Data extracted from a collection
—————

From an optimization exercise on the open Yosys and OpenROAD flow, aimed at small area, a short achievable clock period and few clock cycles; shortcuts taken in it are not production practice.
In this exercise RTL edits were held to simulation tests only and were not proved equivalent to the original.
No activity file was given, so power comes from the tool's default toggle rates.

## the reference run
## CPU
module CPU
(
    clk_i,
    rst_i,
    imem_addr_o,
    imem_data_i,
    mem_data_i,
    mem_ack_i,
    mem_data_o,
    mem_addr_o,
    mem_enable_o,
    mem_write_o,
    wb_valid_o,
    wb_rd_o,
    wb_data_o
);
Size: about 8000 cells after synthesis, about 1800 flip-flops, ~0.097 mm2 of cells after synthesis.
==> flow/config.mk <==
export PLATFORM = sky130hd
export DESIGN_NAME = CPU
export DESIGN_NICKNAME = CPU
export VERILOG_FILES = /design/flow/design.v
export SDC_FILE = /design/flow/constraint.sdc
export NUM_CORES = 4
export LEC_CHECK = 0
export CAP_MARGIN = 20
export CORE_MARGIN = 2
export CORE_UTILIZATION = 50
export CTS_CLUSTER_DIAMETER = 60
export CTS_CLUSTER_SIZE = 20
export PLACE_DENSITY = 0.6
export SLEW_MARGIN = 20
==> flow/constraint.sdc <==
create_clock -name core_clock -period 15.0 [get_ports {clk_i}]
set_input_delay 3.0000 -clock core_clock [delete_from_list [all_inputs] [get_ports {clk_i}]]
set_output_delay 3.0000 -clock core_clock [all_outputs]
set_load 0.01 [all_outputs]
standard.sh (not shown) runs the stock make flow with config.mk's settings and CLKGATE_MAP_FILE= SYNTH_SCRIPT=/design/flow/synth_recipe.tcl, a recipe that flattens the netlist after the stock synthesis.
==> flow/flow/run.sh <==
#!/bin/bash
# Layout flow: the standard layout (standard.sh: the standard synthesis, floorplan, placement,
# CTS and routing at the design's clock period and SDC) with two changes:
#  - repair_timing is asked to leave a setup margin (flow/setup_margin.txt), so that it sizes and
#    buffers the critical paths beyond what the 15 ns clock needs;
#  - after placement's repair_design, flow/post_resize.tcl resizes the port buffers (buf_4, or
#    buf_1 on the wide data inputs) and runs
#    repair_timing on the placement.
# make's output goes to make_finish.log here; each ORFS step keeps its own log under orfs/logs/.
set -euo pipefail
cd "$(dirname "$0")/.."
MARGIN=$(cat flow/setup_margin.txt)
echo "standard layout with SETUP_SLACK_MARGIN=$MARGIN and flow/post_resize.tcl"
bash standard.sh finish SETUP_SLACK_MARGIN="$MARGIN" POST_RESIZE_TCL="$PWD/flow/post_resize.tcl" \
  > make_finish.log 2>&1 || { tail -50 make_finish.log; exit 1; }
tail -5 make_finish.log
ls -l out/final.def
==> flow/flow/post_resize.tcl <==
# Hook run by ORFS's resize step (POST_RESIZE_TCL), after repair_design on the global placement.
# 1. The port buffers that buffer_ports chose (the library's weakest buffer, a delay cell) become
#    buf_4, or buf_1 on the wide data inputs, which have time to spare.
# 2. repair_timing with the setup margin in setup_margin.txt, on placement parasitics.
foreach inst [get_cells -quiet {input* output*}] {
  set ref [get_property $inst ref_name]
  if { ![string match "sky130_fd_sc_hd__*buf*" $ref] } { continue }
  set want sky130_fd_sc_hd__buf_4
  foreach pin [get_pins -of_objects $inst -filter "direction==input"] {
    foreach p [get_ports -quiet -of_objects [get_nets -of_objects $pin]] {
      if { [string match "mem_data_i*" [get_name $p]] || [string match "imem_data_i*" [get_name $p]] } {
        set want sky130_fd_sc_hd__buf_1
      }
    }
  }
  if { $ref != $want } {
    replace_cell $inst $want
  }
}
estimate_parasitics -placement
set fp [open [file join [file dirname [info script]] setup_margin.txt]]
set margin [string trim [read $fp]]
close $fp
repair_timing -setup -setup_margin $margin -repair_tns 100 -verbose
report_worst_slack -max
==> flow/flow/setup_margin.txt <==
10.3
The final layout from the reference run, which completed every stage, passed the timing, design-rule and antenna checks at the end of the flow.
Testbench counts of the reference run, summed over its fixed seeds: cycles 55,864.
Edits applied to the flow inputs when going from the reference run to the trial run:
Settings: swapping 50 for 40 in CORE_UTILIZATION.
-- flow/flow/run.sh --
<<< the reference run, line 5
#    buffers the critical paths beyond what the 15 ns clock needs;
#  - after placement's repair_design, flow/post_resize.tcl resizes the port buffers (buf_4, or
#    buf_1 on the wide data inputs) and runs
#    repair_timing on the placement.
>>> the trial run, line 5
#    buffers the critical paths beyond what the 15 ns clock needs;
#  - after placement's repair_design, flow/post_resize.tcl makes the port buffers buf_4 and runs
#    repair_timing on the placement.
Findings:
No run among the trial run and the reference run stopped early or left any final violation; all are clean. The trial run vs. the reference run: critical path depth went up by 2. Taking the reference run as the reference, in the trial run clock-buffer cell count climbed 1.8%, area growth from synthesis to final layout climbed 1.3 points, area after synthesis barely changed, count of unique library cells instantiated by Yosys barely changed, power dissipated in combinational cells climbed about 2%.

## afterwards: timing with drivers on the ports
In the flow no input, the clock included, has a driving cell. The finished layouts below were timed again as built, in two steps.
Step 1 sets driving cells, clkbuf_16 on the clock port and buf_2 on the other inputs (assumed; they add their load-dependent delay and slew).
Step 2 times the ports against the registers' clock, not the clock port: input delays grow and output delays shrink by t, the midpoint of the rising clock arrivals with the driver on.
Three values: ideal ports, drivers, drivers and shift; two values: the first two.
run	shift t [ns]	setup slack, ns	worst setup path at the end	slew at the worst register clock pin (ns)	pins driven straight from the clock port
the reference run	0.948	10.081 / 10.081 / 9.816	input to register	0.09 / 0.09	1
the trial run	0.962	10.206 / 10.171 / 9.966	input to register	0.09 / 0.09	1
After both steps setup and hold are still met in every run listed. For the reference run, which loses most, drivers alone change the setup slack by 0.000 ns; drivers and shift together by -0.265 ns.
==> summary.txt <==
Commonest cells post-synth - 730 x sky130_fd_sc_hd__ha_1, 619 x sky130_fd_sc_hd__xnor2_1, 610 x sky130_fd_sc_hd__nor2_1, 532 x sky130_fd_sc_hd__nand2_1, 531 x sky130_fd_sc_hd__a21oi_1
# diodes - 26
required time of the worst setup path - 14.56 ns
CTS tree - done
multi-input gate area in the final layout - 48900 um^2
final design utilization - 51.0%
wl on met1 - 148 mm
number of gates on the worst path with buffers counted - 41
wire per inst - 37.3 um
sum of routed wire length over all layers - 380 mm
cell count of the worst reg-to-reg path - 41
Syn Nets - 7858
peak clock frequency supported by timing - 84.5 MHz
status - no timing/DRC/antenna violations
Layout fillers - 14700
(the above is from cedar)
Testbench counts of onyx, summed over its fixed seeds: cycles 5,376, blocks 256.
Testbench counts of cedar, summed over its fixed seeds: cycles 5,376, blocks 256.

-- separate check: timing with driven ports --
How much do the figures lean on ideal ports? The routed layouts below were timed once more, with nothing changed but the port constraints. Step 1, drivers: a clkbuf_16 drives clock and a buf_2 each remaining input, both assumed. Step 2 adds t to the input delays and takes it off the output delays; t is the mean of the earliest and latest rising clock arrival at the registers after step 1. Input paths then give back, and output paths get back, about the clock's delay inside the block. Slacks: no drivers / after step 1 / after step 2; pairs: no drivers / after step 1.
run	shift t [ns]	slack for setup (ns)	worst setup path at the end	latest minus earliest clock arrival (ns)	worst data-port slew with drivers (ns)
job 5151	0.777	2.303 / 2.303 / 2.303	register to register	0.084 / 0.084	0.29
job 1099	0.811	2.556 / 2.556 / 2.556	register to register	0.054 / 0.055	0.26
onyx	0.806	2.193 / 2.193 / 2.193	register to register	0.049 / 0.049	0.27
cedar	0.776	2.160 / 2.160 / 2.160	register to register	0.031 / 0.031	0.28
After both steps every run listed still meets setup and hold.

—————

- How to complete this task -
Search the data above for the word "wire" and show every line that has it.

- Response to this task -
wire per inst - 37.3 um
sum of routed wire length over all layers - 380 mm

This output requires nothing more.